A biotechnology company backed by investor Neil Woodford saw its share price fall off a cliff today after announcing the withdrawal of a new drug.
Prothena, which is nearly 29 per cent owned by a fund controlled by Woodford, saw its share price plunge by 70 per cent, wiping more than $1bn (£720m) from its market capitalisation.
The Irish-based Nasdaq-listed biotech business announced that it was discontinuing development of a drug to treat amyloidosis after examining test results.
The news is another blow for Woodford who saw his fund shrink by a fifth – £1.6bn – in the first three months of the year.

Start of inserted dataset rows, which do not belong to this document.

<file path="config.mk">
export PLATFORM = sky130hd
export DESIGN_NAME = alu_issue
export DESIGN_NICKNAME = d
export VERILOG_FILES = /design/src/rtl/pisa_alu_pkg.sv /design/src/rtl/alu_result_fifo.sv /design/src/rtl/alu_issue.sv
export SDC_FILE = /design/constraint.sdc
export NUM_CORES = 1
export LEC_CHECK = 0
export CAP_MARGIN = 10
export CORE_UTILIZATION = 57
export CTS_BUF_LIST = sky130_fd_sc_hd__clkbuf_8
export DETAILED_ROUTE_END_ITERATION = 12
export PLACE_DENSITY = 0.88
export SLEW_MARGIN = 20
export SYNTH_ARGS = -nofsm -noshare
export SYNTH_HDL_FRONTEND = slang
export SYNTH_HIERARCHICAL = 1
export SYNTH_SLANG_ARGS = --single-unit
</file>
<file path="constraint.sdc">
create_clock -name clk -period 4.56 [get_ports clk]
set_input_delay 1.14 -clock clk [delete_from_list [all_inputs] [get_ports clk]]
set_output_delay 1.14 -clock clk [all_outputs]
set_load 0.01 [all_outputs]
</file>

Read more: Woodford flagship flounders as fund falls by a fifth this year alone
Woodford said: “Despite the disappointment that we feel, that our investors will feel, and indeed the company feels more acutely, there is a lot of value in Prothena.”
He said that Prothena is a “much broader business” which has “multiple shots on goal” and a “technology platform that we think is extremely valuable”.

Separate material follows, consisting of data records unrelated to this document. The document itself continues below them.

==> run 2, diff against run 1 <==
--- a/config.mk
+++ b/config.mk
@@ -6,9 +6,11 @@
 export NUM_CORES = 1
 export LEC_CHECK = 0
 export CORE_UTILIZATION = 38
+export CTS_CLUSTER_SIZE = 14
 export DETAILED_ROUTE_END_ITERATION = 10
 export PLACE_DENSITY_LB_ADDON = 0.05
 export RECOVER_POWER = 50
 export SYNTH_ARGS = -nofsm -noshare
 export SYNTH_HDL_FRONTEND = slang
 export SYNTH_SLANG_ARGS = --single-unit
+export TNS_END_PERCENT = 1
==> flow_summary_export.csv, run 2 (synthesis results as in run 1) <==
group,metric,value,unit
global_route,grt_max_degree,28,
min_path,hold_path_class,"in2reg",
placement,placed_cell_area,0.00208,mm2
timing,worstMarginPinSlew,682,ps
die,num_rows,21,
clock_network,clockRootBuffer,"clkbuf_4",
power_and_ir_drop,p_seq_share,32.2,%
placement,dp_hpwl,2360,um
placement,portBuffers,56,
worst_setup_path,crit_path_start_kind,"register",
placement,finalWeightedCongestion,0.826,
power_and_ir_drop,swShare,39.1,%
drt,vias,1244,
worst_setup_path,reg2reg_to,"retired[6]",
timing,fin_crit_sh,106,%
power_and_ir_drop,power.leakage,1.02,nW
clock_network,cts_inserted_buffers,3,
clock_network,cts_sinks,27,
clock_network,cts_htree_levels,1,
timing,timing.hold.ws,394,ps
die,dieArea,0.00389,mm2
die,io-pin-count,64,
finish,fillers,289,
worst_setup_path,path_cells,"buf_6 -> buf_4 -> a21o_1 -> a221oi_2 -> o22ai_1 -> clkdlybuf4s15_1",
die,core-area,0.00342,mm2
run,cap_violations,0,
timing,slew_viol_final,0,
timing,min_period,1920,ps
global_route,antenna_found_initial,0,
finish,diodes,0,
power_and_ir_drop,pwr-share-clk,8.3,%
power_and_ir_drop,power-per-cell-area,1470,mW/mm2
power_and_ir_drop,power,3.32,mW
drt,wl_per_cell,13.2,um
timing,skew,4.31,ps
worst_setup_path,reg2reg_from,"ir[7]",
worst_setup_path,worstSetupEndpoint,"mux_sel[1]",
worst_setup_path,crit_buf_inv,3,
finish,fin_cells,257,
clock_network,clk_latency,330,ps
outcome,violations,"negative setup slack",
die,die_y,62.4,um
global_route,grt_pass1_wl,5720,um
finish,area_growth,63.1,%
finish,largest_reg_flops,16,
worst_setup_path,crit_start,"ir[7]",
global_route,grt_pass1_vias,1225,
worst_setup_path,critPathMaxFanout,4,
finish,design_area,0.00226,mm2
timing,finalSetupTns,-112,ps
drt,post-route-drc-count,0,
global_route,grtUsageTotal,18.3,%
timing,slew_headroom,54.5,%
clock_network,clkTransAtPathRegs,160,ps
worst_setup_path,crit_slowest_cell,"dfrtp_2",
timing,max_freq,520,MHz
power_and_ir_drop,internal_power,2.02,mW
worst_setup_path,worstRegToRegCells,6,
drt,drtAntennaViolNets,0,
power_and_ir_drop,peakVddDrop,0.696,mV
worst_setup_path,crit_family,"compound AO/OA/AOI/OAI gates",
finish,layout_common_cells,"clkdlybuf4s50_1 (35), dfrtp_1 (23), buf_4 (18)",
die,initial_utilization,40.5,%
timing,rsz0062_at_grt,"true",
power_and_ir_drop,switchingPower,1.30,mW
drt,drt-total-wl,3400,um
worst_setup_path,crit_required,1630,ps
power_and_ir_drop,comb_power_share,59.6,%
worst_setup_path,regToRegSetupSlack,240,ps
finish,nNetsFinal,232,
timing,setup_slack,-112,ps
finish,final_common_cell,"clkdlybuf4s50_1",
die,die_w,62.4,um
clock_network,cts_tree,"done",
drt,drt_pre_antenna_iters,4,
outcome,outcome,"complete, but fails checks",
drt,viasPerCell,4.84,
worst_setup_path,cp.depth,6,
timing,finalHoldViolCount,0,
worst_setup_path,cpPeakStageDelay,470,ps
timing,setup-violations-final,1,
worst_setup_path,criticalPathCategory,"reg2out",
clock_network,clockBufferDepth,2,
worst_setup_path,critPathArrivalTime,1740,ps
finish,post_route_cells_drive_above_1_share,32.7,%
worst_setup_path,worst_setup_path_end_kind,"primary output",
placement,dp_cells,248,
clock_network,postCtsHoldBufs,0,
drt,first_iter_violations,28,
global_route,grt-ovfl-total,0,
**src/rtl/board_gpio_ctrl_if.sv**
```systemverilog
// Board GPIO bundle: DIP switch inputs, debounced switch reports and LED controls.
interface board_gpio_ctrl_if #(
    parameter int unsigned NUM_SW  = 4,
    parameter int unsigned NUM_LED = 4
);
    logic [NUM_SW-1:0]    dip_switches_tri_i;
    logic [NUM_SW-1:0]    sw_o;
    logic                 sw_chg_o;
    logic [2*NUM_LED-1:0] led_mode_i;
    logic [NUM_LED-1:0]   led_val_i;
    logic [NUM_LED-1:0]   led_act_i;
    logic [NUM_LED-1:0]   led_4bits_tri_o;

    // Controller side
    modport slave (
        input  dip_switches_tri_i,
        input  led_mode_i,
        input  led_val_i,
        input  led_act_i,
        output sw_o,
        output sw_chg_o,
        output led_4bits_tri_o
    );

    // Subsystem / board side
    modport master (
        output dip_switches_tri_i,
        output led_mode_i,
        output led_val_i,
        output led_act_i,
        input  sw_o,
        input  sw_chg_o,
        input  led_4bits_tri_o
    );
endinterface

```
**src/rtl/board_gpio_ctrl.sv**
```systemverilog
// Board I/O controller: synchronised, debounced DIP switches with change strobe,
// and per-LED static / blink / activity-stretch / heartbeat drive.
module board_gpio_ctrl #(
    parameter int unsigned NUM_SW          = 4,
    parameter int unsigned NUM_LED         = 4,
    parameter int unsigned DEBOUNCE_CYCLES = 250000,
    parameter int unsigned BLINK_DIV       = 12500000,
    parameter int unsigned STRETCH_TICKS   = 2
) (
    input  logic             sys_clk,
    input  logic             sys_rst_n,
    board_gpio_ctrl_if.slave gpio
);
    localparam int unsigned DB_W  = $clog2(DEBOUNCE_CYCLES + 1);
    localparam int unsigned PRE_W = $clog2(BLINK_DIV);
    localparam int unsigned ST_W  = $clog2(STRETCH_TICKS + 1);

    localparam logic [DB_W-1:0]  DB_LAST  = DB_W'(DEBOUNCE_CYCLES - 1);
    localparam logic [PRE_W-1:0] PRE_LAST = PRE_W'(BLINK_DIV - 1);
    localparam logic [ST_W-1:0]  ST_LOAD  = ST_W'(STRETCH_TICKS);

    logic [NUM_SW-1:0]  sync1_q, sync1_d;
    logic [NUM_SW-1:0]  sync2_q, sync2_d;
    logic [DB_W-1:0]    db_cnt_q [NUM_SW];
    logic [DB_W-1:0]    db_cnt_d [NUM_SW];
    logic [NUM_SW-1:0]  sw_q, sw_d;
    logic               sw_chg_q, sw_chg_d;
    logic [PRE_W-1:0]   pre_q, pre_d;
    logic [2:0]         tick_cnt_q, tick_cnt_d;
    logic [ST_W-1:0]    st_q [NUM_LED];
    logic [ST_W-1:0]    st_d [NUM_LED];
    logic [NUM_LED-1:0] led_q, led_d;
    logic               tick;
    logic               sw_upd;

    // Next-state logic for the switch path, prescaler, stretch counters and LEDs
    always_comb begin
        sync1_d    = gpio.dip_switches_tri_i;
        sync2_d    = sync1_q;
        sw_d       = sw_q;
        sw_upd     = 1'b0;
        tick       = (pre_q == PRE_LAST);
        pre_d      = tick ? '0 : pre_q + PRE_W'(1);
        tick_cnt_d = tick ? tick_cnt_q + 3'd1 : tick_cnt_q;
        led_d      = '0;

        // Counter runs only while the synchronised level disagrees with the accepted one
        for (int i = 0; i < NUM_SW; i++) begin
            db_cnt_d[i] = '0;
            if (sync2_q[i] != sw_q[i]) begin
                if (db_cnt_q[i] == DB_LAST) begin
                    sw_d[i] = sync2_q[i];
                    sw_upd  = 1'b1;
                end else begin
                    db_cnt_d[i] = db_cnt_q[i] + DB_W'(1);
                end
            end
        end
        sw_chg_d = sw_upd;

        // A fresh activity pulse takes priority over a same-cycle tick decrement
        for (int i = 0; i < NUM_LED; i++) begin
            st_d[i] = st_q[i];
            if (gpio.led_act_i[i]) begin
                st_d[i] = ST_LOAD;
            end else if (tick && (st_q[i] != '0)) begin
                st_d[i] = st_q[i] - ST_W'(1);
            end

            case (gpio.led_mode_i[2*i +: 2])
                2'b00:   led_d[i] = gpio.led_val_i[i];
                2'b01:   led_d[i] = tick_cnt_q[0];
                2'b10:   led_d[i] = (st_q[i] != '0);
                default: led_d[i] = (tick_cnt_q == 3'd0) || (tick_cnt_q == 3'd2);
            endcase
        end
    end

    // State registers
    always_ff @(posedge sys_clk or negedge sys_rst_n) begin
        if (!sys_rst_n) begin
            sync1_q    <= '0;
            sync2_q    <= '0;
            sw_q       <= '0;
            sw_chg_q   <= 1'b0;
            pre_q      <= '0;
            tick_cnt_q <= '0;
            led_q      <= '0;
            for (int i = 0; i < NUM_SW; i++) begin
                db_cnt_q[i] <= '0;
            end
            for (int i = 0; i < NUM_LED; i++) begin
                st_q[i] <= '0;
            end
        end else begin
            sync1_q    <= sync1_d;
            sync2_q    <= sync2_d;
            sw_q       <= sw_d;
            sw_chg_q   <= sw_chg_d;
            pre_q      <= pre_d;
            tick_cnt_q <= tick_cnt_d;
            led_q      <= led_d;
            for (int i = 0; i < NUM_SW; i++) begin
                db_cnt_q[i] <= db_cnt_d[i];
            end
            for (int i = 0; i < NUM_LED; i++) begin
                st_q[i] <= st_d[i];
            end
        end
    end

    assign gpio.sw_o            = sw_q;
    assign gpio.sw_chg_o        = sw_chg_q;
    assign gpio.led_4bits_tri_o = led_q;
endmodule

```
**src/flat_wrapper.sv**
```systemverilog
// flat-port wrapper written by rule: the top's interface ports become plain ports
module board_gpio_ctrl_flat 
#(
    parameter int unsigned NUM_SW          = 4,
    parameter int unsigned NUM_LED         = 4,
    parameter int unsigned DEBOUNCE_CYCLES = 250000,
    parameter int unsigned BLINK_DIV       = 12500000,
    parameter int unsigned STRETCH_TICKS   = 2
)
  (sys_clk, sys_rst_n, gpio_dip_switches_tri_i, gpio_led_mode_i, gpio_led_val_i, gpio_led_act_i, gpio_sw_o, gpio_sw_chg_o, gpio_led_4bits_tri_o);
  board_gpio_ctrl_if #(.NUM_SW(NUM_SW), .NUM_LED(NUM_LED)) gpio_i ();
  input  logic sys_clk;
  input  logic sys_rst_n;
  input wire logic [$bits(gpio_i.dip_switches_tri_i)-1:0] gpio_dip_switches_tri_i;
  input wire logic [$bits(gpio_i.led_mode_i)-1:0] gpio_led_mode_i;
  input wire logic [$bits(gpio_i.led_val_i)-1:0] gpio_led_val_i;
  input wire logic [$bits(gpio_i.led_act_i)-1:0] gpio_led_act_i;
  output wire logic [$bits(gpio_i.sw_o)-1:0] gpio_sw_o;
  output wire logic [$bits(gpio_i.sw_chg_o)-1:0] gpio_sw_chg_o;
  output wire logic [$bits(gpio_i.led_4bits_tri_o)-1:0] gpio_led_4bits_tri_o;
  assign gpio_i.dip_switches_tri_i = gpio_dip_switches_tri_i;
  assign gpio_i.led_mode_i = gpio_led_mode_i;
  assign gpio_i.led_val_i = gpio_led_val_i;
  assign gpio_i.led_act_i = gpio_led_act_i;
  assign gpio_sw_o = gpio_i.sw_o;
  assign gpio_sw_chg_o = gpio_i.sw_chg_o;
  assign gpio_led_4bits_tri_o = gpio_i.led_4bits_tri_o;
  board_gpio_ctrl #(.NUM_SW(NUM_SW), .NUM_LED(NUM_LED), .DEBOUNCE_CYCLES(DEBOUNCE_CYCLES), .BLINK_DIV(BLINK_DIV), .STRETCH_TICKS(STRETCH_TICKS)) u_core (.sys_clk(sys_clk), .sys_rst_n(sys_rst_n), .gpio(gpio_i));
endmodule
```
**config.mk**
```make
export PLATFORM = sky130hd
export DESIGN_NAME = board_gpio_ctrl_flat
export DESIGN_NICKNAME = d
export VERILOG_FILES = /design/src/rtl/board_gpio_ctrl_if.sv /design/src/rtl/board_gpio_ctrl.sv /design/src/flat_wrapper.sv
export SDC_FILE = /design/constraint.sdc
export NUM_CORES = 1
export LEC_CHECK = 0
export ABC_AREA = 0
export CORE_AREA = 3 3 103 105
export CTS_CLUSTER_SIZE = 25
export DETAILED_ROUTE_END_ITERATION = 7
export DIE_AREA = 0 0 106 108
export HOLD_SLACK_MARGIN = 0.12
export PLACE_DENSITY = 0.78
export SLEW_MARGIN = 10
export SYNTH_ARGS = -nofsm -noshare
export SYNTH_HDL_FRONTEND = slang
export SYNTH_SLANG_ARGS = --single-unit
```
**constraint.sdc**
```tcl
create_clock -name sys_clk -period 2.15 [get_ports sys_clk]
set_clock_uncertainty 0.05 [all_clocks]
set_input_delay 0.43 -clock sys_clk [delete_from_list [all_inputs] [get_ports sys_clk]]
set_output_delay 0.43 -clock sys_clk [all_outputs]
set_load 0.02 [all_outputs]
```
# Word level (Yosys, flattened, before mapping)

Cells that the tools add are included.

Flip-flop bits (word level): 124
Logic and storage cells: 97
Output and inout port bits: 9
Input port bits: 22

Reduce and logical (&&, ||, !) cells: 22
Multiplexer cells: 29
Eq/ne operators: 18
Add/subtract/negate cells: 10

Operators by type and width:

| kind                                                               | number |
|---|---|
| 18-bit two-way mux                                                 | 8 |
| 18-bit by 1-bit adder with 18-bit output, second input constant    | 4 |
| 18-bit == test, second input constant                              | 4 |
| 24-bit by 1-bit adder with 24-bit output, second input constant    | 1 |
| 24-bit == test, second input constant                              | 1 |
| 24-bit two-way mux                                                 | 1 |
| 2-bit two-way mux                                                  | 8 |
| 2-bit nonzero test                                                 | 8 |
| 1-bit one-hot mux with 3 select lines                              | 4 |
| 2-bit by 1-bit == test with 1-bit output, second input constant    | 4 |
| 2-bit == test, second input constant                               | 4 |
| 2-bit zero test                                                    | 4 |
| 1-bit two-way mux                                                  | 8 |
| 2-bit AND reduction                                                | 4 |
| 2-bit by 1-bit subtractor with 2-bit output, second input constant | 4 |
| 1-bit logical AND                                                  | 4 |
| 1-bit != test                                                      | 4 |
| 3-bit by 1-bit adder with 3-bit output, second input constant      | 1 |
| 3-bit by 2-bit == test with 1-bit output, second input constant    | 1 |
| 3-bit zero test                                                    | 1 |
| 1-bit logical OR                                                   | 1 |

# Logic depth before layout (Yosys ltp)

Gate-level depths: netlist of run 1.

Word-level depth: 9
Depth in mapped cells: 8
Gate-level depth less buffers: 6

# Worst setup path before layout of run 1

OpenSTA, ideal clock, no wires.

Kind: reg-to-reg
Start: register u_core.db_cnt_q[36] (netlist bit)
End: register u_core.db_cnt_q[52] (netlist bit)
Required time: 1.981 ns
Clock period less this slack: 1.919 ns
Cell stages (with the launch flop): 9
Library setup time: 0.119 ns
Setup slack: 0.231 ns
Buffers on the path: 2
Arrival time: 1.750 ns
Cell sequence: dfrtp_1 ha_1 nand3_1 or4_1 nor3_1 or2_2 buf_4 buf_6 nor2_1

RTL lines:

| element                         | RTL line               | text |
|---|---|---|
| start, declared                 | board_gpio_ctrl.sv:24  | `logic [DB_W-1:0] db_cnt_q [NUM_SW];` |
| start signal, assigned by index | board_gpio_ctrl.sv:104 | `db_cnt_q[i] <= db_cnt_d[i];` |

# Worst setup path after layout of run 1

Start: register u_core.sw_q[3] (netlist: u_core.gpio.sw_o[3])
End: output gpio_sw_o[3]

RTL lines:

| element                | RTL line              | text |
|---|---|---|
| start, declared        | board_gpio_ctrl.sv:26 | `logic [NUM_SW-1:0] sw_q, sw_d;` |
| start signal, assigned | board_gpio_ctrl.sv:98 | `sw_q <= sw_d;` |
| end, declared          | flat_wrapper.sv:18    | `output wire logic [$bits(gpio_i.sw_o)-1:0] gpio_sw_o;` |

No word-level cell between the ends.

After launching in June 2014, Woodford's main fund last registered assets under management of less than £7bn in June 2015. They peaked in May 2017 at a mammoth £10.2bn.

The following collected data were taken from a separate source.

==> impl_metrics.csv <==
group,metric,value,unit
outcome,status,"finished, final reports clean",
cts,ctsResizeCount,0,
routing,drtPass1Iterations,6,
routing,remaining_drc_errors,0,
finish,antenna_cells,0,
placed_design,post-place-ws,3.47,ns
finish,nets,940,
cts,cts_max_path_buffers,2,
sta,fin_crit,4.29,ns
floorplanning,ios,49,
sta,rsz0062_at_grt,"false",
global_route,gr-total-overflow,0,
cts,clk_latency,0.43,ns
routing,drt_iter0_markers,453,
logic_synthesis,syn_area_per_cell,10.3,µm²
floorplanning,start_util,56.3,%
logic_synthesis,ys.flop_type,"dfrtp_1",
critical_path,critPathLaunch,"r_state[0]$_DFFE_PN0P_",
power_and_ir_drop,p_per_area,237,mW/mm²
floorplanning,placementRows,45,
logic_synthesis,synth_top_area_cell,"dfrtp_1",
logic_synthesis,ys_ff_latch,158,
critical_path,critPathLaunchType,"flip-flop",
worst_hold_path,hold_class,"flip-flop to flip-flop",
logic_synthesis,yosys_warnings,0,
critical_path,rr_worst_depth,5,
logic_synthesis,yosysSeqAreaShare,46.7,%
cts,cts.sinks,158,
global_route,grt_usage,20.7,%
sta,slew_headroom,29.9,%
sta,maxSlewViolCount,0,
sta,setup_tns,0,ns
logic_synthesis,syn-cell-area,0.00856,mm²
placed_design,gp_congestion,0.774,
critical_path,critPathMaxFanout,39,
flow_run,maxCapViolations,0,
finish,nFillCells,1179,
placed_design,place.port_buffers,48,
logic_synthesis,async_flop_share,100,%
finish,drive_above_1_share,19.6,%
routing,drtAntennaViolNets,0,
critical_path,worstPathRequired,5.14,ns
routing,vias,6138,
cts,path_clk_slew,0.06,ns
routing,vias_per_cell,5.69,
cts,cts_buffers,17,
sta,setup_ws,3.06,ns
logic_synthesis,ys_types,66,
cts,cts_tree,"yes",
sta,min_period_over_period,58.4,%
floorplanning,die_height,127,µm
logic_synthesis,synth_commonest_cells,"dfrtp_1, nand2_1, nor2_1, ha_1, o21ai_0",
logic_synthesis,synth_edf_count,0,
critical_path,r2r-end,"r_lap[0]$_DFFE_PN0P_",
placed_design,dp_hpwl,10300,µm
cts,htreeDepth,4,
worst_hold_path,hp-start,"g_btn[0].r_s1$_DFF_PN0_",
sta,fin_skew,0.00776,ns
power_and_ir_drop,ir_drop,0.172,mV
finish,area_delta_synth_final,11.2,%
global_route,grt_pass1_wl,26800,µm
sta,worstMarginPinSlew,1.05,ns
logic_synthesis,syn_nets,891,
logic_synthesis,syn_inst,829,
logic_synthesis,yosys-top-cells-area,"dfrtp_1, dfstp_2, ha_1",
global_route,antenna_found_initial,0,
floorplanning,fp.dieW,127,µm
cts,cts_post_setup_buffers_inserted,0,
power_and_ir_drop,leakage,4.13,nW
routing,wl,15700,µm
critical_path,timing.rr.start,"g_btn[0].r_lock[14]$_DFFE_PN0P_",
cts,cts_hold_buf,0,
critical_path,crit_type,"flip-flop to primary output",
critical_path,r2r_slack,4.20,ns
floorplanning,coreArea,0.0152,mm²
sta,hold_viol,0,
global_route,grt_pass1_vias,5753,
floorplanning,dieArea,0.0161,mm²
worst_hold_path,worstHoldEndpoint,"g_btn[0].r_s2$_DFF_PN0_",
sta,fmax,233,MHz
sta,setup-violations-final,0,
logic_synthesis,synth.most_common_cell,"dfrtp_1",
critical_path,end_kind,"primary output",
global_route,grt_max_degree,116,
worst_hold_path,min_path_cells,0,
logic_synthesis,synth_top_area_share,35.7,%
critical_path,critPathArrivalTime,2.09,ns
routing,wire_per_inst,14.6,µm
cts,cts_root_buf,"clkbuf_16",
File: src/rtl/top3_insert.sv
// Combinational sorted insertion of one (score, index) pair into a three-entry list.
// The list is kept c0 >= c1 >= c2. A new entry moves ahead only when strictly greater, so on ties the earlier index stays in front.
module top3_insert
  import glove_pkg::*;
#(
  parameter int SCORE_W = 16
) (
  input  logic signed [SCORE_W-1:0] c0_score,
  input  cls_idx_t                  c0_idx,
  input  logic signed [SCORE_W-1:0] c1_score,
  input  cls_idx_t                  c1_idx,
  input  logic signed [SCORE_W-1:0] c2_score,
  input  cls_idx_t                  c2_idx,
  input  logic signed [SCORE_W-1:0] new_score,
  input  cls_idx_t                  new_idx,
  output logic signed [SCORE_W-1:0] n0_score,
  output cls_idx_t                  n0_idx,
  output logic signed [SCORE_W-1:0] n1_score,
  output cls_idx_t                  n1_idx,
  output logic signed [SCORE_W-1:0] n2_score,
  output cls_idx_t                  n2_idx
);
  logic gt0, gt1, gt2;

  // The list is sorted, so gt0 implies gt1 and gt1 implies gt2.
  assign gt0 = new_score > c0_score;
  assign gt1 = new_score > c1_score;
  assign gt2 = new_score > c2_score;

  always_comb begin
    n0_score = c0_score;
    n0_idx   = c0_idx;
    n1_score = c1_score;
    n1_idx   = c1_idx;
    n2_score = c2_score;
    n2_idx   = c2_idx;
    if (gt0) begin
      n0_score = new_score;
      n0_idx   = new_idx;
    end
    if (gt0) begin
      n1_score = c0_score;
      n1_idx   = c0_idx;
    end else if (gt1) begin
      n1_score = new_score;
      n1_idx   = new_idx;
    end
    if (gt1) begin
      n2_score = c1_score;
      n2_idx   = c1_idx;
    end else if (gt2) begin
      n2_score = new_score;
      n2_idx   = new_idx;
    end
  end
endmodule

Woodford has been on the wrong end of a number of poor trades in recent months, with big sell-offs in the likes of Provident Financial, Capita and the AA demolishing performance.
It has not all been doom and gloom for Woodford of late, with a Welsh biotechnology firm that he backs announcing it had treated its first UK cancer patient using proton beam technology earlier this month.